Task directions —
Look for the word "oWrDtRam" in the material below. Copy each line that has it.

▬▬▬▬▬▬▬▬▬▬

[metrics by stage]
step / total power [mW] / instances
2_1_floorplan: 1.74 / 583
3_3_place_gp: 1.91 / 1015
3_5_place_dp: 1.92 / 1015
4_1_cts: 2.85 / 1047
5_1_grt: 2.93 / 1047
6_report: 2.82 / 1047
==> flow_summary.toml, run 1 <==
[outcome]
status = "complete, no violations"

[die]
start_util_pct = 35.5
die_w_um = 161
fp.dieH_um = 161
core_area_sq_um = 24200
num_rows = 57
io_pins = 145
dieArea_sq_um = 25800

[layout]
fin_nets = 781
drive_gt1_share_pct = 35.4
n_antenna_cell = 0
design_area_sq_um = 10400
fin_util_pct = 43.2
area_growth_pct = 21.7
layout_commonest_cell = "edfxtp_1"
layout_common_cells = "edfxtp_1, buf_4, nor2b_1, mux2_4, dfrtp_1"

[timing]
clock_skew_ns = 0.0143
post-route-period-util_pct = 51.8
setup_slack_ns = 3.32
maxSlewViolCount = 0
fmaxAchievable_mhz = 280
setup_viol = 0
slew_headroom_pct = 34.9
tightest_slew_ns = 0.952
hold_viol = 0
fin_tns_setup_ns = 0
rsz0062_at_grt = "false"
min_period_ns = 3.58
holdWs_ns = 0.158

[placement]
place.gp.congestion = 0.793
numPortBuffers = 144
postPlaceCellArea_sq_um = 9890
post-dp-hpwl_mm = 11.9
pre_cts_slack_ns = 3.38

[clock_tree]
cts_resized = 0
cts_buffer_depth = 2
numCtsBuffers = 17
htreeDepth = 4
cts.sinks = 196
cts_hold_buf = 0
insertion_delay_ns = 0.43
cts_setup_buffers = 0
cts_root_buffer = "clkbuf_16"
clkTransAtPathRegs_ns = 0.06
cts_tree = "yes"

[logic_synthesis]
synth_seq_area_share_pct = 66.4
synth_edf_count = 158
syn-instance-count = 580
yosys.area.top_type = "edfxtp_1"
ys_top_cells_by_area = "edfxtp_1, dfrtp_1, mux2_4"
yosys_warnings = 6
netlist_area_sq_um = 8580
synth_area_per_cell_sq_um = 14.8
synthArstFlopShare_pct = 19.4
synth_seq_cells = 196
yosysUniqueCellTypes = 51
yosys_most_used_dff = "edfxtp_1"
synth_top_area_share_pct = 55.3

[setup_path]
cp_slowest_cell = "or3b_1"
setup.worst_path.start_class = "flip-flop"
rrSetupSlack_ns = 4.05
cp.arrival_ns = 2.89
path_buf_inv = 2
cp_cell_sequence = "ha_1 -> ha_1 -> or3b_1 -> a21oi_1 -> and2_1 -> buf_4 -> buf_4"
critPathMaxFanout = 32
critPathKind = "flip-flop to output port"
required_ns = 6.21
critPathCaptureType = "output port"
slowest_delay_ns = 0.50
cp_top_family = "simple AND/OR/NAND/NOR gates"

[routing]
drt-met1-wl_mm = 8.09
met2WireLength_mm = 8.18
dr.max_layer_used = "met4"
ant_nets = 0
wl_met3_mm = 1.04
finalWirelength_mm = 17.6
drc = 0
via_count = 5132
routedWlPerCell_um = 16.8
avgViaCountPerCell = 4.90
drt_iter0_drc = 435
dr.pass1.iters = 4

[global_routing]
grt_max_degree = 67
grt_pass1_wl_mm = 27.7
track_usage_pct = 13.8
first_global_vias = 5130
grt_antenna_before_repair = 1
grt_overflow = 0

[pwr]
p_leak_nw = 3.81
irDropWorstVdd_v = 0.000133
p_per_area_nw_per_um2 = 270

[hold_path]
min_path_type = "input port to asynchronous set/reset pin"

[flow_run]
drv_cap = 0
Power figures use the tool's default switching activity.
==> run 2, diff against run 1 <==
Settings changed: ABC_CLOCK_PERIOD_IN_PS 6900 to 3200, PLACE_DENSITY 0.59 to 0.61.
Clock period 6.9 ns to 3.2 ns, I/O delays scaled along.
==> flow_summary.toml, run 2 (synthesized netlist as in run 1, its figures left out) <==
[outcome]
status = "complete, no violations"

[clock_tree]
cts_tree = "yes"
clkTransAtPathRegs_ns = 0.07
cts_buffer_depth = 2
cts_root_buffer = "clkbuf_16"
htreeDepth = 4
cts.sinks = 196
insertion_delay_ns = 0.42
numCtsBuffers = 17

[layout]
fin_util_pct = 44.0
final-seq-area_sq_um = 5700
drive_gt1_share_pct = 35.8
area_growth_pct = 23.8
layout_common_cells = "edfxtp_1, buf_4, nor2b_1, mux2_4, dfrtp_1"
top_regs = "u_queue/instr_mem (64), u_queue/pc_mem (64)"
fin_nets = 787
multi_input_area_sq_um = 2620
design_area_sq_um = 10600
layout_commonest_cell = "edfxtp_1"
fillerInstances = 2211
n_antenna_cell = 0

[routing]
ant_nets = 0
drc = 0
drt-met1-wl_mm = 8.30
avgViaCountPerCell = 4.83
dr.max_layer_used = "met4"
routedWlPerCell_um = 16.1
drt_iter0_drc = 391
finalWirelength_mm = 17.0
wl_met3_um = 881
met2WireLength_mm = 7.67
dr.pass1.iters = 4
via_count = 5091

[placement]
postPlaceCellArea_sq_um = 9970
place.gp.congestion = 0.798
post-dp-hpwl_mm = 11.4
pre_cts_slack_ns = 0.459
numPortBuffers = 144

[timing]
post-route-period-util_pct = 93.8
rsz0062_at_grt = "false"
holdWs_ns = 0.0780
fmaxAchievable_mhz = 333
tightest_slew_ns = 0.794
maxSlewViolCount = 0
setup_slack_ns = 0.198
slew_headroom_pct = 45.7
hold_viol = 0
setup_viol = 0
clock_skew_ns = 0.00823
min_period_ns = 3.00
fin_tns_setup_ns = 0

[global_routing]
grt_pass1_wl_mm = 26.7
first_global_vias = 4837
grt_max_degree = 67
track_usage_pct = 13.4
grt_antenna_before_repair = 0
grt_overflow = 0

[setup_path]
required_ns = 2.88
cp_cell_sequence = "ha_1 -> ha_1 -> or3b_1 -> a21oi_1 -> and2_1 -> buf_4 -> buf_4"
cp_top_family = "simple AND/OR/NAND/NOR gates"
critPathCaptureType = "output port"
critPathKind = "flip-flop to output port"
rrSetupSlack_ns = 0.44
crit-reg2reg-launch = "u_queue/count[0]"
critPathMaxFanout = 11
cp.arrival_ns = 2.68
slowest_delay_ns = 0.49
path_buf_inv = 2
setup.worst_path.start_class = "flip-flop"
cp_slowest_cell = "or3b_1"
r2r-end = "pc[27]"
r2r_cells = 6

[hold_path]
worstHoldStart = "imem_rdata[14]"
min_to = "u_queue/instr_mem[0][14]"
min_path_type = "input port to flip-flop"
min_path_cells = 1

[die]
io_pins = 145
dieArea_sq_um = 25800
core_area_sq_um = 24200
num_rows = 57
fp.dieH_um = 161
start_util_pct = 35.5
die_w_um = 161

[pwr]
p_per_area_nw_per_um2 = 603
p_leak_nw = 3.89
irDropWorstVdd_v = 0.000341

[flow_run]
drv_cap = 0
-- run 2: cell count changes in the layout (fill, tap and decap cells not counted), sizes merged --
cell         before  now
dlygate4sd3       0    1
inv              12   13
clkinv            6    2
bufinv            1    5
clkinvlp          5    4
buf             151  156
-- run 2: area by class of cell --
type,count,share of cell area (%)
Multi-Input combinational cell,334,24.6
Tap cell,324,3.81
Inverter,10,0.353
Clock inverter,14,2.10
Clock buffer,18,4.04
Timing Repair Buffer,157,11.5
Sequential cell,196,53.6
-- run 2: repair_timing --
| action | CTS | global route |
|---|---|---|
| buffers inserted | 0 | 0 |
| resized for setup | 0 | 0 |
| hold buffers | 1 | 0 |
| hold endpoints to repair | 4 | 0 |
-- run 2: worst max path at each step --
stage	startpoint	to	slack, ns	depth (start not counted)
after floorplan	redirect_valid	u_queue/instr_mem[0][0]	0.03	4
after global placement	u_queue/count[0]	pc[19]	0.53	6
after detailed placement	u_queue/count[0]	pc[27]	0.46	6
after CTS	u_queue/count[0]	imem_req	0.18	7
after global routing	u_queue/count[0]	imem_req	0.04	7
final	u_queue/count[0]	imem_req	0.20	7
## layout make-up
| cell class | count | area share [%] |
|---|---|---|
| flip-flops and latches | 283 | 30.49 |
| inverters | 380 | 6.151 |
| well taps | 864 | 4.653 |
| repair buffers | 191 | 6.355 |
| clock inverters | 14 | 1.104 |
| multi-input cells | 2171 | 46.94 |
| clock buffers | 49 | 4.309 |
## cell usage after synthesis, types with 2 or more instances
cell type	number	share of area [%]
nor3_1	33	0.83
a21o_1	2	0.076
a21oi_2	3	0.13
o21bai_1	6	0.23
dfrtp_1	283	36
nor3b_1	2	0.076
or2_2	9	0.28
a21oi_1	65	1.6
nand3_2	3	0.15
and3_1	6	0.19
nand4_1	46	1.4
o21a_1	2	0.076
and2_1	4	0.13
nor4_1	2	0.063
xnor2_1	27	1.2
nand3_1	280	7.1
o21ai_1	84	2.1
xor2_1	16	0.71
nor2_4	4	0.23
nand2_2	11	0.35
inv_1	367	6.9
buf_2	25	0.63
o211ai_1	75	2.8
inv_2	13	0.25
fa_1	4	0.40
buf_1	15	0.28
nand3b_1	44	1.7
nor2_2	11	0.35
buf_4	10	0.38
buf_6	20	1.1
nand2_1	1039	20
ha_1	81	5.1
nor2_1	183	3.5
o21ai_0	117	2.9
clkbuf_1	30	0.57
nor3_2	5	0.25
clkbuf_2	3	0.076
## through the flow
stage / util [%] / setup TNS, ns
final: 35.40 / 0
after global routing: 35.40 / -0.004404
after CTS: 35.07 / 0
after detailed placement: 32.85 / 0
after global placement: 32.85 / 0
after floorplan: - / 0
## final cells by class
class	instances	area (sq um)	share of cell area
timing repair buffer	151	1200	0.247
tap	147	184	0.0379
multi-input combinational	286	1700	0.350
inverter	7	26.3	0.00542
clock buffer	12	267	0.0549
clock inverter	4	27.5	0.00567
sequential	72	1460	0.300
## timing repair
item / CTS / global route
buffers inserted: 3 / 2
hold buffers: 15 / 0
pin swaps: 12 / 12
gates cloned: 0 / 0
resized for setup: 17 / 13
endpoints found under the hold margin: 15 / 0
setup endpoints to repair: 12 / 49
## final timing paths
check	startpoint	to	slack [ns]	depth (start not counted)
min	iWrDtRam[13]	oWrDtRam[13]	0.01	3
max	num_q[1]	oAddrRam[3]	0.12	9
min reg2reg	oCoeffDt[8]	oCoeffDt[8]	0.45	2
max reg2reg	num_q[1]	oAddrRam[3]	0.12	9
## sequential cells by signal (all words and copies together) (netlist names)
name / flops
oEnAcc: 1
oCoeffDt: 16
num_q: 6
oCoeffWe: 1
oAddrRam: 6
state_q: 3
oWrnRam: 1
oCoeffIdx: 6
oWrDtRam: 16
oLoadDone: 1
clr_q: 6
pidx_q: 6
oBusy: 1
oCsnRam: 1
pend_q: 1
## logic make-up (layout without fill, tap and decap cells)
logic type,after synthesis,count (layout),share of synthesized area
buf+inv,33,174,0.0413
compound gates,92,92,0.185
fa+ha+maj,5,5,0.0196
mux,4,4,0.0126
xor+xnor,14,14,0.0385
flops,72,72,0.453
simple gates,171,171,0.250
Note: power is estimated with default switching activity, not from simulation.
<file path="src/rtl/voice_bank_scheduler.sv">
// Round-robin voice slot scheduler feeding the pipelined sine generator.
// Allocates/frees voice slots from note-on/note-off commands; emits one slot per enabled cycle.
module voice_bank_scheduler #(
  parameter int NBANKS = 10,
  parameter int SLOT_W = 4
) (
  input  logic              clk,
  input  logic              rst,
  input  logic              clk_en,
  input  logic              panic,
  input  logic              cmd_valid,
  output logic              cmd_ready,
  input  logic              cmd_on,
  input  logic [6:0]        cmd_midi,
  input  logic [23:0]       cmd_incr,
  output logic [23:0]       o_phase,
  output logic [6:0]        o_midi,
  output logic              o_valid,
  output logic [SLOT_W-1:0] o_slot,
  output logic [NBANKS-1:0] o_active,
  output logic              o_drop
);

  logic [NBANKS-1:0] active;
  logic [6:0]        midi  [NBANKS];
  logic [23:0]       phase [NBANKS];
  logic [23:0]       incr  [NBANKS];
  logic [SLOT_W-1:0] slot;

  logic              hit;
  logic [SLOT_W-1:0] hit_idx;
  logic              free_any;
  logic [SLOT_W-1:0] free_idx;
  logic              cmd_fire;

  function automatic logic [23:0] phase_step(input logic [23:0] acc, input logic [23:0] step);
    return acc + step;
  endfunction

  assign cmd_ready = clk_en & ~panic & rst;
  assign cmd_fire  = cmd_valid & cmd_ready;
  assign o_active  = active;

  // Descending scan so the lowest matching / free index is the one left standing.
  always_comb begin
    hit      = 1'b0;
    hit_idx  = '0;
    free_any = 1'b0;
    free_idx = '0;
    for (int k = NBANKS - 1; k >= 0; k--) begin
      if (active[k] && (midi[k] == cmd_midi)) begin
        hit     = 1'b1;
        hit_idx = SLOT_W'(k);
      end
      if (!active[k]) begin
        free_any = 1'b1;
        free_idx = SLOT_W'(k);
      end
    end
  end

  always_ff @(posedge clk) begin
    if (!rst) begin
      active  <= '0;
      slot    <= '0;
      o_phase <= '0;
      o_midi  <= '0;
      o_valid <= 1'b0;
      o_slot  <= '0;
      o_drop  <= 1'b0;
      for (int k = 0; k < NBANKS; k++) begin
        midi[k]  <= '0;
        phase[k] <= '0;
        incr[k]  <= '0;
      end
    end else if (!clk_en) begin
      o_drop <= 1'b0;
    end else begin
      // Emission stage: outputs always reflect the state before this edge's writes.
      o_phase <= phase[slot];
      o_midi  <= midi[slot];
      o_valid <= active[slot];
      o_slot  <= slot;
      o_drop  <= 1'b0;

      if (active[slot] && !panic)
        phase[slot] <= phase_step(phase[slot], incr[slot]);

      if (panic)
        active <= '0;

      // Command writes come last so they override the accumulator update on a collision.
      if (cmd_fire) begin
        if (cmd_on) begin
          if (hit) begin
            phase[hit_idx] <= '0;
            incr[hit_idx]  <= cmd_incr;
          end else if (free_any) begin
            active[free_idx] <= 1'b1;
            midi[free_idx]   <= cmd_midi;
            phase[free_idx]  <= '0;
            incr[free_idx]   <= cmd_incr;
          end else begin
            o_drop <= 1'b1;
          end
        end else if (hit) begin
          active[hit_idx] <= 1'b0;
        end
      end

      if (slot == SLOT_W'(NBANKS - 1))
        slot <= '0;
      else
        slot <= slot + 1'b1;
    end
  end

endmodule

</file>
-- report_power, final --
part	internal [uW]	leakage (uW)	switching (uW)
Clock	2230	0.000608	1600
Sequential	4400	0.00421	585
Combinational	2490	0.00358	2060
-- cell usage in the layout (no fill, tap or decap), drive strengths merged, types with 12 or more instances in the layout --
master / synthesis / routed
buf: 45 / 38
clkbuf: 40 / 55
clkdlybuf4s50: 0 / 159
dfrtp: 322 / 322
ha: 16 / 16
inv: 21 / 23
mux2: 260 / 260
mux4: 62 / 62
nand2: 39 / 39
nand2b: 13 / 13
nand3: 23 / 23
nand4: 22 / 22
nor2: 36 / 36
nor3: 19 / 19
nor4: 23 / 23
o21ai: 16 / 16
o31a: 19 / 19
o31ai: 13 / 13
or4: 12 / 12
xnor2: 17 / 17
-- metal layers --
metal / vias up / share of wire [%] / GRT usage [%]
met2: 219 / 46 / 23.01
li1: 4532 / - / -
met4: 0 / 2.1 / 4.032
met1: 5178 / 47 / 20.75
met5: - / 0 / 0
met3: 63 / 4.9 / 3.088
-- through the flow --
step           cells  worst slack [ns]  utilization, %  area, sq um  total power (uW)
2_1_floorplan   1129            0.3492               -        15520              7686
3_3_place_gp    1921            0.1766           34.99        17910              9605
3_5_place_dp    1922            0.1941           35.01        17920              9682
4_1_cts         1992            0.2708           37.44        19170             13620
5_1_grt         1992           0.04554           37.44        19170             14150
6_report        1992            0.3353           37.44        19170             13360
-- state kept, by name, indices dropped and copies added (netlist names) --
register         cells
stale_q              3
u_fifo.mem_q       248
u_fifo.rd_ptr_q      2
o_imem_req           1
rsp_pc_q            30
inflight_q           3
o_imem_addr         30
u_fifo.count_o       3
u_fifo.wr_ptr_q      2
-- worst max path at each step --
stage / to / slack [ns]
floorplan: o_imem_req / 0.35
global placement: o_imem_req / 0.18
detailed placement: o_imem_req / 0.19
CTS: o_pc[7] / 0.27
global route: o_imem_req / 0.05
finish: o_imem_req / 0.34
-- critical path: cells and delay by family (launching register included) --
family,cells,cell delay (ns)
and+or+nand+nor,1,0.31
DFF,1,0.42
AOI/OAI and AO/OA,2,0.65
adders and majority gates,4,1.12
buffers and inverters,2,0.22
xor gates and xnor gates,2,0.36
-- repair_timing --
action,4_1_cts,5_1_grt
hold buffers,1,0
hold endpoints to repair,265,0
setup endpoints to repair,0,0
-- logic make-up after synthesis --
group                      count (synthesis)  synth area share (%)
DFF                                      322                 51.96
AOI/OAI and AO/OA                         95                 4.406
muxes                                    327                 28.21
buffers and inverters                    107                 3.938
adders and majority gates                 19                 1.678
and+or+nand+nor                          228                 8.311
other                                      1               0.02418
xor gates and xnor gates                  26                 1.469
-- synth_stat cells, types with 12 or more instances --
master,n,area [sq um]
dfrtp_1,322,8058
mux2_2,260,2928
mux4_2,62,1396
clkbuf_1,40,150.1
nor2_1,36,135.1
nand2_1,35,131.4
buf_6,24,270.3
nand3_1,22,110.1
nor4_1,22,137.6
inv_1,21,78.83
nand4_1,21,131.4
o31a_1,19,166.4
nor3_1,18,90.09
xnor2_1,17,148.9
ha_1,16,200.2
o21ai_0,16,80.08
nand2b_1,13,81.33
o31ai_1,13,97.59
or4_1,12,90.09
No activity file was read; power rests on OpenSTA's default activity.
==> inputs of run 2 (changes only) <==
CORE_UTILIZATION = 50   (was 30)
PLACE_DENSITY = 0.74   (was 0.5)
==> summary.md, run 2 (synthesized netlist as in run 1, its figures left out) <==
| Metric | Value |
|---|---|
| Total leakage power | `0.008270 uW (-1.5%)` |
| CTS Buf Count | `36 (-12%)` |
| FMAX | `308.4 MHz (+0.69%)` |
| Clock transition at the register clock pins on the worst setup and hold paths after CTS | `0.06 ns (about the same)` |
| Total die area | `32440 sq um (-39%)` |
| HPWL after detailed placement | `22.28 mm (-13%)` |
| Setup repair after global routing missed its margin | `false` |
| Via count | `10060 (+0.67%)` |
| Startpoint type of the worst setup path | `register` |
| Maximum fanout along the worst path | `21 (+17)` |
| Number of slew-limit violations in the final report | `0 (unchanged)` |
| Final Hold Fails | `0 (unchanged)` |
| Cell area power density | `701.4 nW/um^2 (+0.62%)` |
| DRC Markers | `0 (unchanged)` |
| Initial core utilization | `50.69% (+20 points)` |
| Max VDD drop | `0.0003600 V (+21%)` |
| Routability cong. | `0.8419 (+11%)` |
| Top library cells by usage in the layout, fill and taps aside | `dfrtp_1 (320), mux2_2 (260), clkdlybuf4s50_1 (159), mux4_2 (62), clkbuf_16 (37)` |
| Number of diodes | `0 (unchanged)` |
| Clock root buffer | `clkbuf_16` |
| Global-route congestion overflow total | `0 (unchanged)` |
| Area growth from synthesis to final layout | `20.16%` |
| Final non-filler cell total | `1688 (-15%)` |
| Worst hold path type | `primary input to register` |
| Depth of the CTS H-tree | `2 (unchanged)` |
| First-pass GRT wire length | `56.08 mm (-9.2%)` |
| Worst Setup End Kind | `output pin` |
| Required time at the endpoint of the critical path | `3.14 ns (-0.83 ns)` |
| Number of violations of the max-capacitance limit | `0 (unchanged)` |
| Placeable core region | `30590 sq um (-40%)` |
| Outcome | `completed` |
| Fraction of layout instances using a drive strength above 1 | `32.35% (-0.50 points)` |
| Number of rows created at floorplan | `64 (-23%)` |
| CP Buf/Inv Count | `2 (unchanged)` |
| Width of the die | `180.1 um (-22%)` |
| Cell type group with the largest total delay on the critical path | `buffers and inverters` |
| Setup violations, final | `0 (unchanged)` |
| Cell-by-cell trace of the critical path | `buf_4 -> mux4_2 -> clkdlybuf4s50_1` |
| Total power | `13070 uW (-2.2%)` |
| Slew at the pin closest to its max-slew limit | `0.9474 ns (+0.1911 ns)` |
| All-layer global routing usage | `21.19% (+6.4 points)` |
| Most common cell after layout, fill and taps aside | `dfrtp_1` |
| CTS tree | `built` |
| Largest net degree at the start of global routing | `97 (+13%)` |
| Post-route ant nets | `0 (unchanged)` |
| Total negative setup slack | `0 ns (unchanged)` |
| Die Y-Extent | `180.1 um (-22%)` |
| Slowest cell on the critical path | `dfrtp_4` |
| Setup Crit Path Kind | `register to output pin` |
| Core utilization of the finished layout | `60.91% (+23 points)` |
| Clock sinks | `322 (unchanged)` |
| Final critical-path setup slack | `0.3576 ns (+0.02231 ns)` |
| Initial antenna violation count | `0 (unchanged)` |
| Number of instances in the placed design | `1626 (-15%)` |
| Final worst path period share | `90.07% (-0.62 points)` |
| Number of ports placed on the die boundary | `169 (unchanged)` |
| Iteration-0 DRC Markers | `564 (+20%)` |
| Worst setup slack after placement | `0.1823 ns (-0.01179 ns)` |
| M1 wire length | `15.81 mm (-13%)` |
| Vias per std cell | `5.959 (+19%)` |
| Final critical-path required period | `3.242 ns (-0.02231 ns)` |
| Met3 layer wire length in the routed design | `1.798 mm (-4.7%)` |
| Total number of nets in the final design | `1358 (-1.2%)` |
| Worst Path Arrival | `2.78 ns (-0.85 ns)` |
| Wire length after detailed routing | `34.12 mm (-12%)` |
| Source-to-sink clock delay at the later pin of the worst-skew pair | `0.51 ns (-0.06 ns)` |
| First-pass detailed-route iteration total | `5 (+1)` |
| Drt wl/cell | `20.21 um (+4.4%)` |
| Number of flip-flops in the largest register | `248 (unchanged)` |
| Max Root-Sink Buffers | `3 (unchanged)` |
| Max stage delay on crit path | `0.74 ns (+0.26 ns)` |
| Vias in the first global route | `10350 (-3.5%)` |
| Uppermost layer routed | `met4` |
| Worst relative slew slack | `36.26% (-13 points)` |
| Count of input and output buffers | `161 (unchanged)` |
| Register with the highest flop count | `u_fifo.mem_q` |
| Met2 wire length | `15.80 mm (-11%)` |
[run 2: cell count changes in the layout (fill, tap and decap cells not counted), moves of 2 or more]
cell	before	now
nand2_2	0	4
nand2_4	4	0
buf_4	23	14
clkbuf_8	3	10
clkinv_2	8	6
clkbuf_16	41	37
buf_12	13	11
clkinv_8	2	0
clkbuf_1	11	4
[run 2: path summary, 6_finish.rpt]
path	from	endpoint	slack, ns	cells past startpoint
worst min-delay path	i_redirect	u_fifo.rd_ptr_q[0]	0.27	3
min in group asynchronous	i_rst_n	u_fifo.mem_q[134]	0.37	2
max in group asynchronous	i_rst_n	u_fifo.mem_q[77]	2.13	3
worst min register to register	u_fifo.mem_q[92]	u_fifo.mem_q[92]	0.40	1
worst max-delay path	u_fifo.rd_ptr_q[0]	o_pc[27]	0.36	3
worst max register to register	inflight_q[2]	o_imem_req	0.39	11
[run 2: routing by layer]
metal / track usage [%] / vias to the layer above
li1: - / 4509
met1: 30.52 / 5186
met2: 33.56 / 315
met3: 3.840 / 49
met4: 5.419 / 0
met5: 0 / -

▬▬▬▬▬▬▬▬▬▬

Written answer —
min	iWrDtRam[13]	oWrDtRam[13]	0.01	3
oWrDtRam: 16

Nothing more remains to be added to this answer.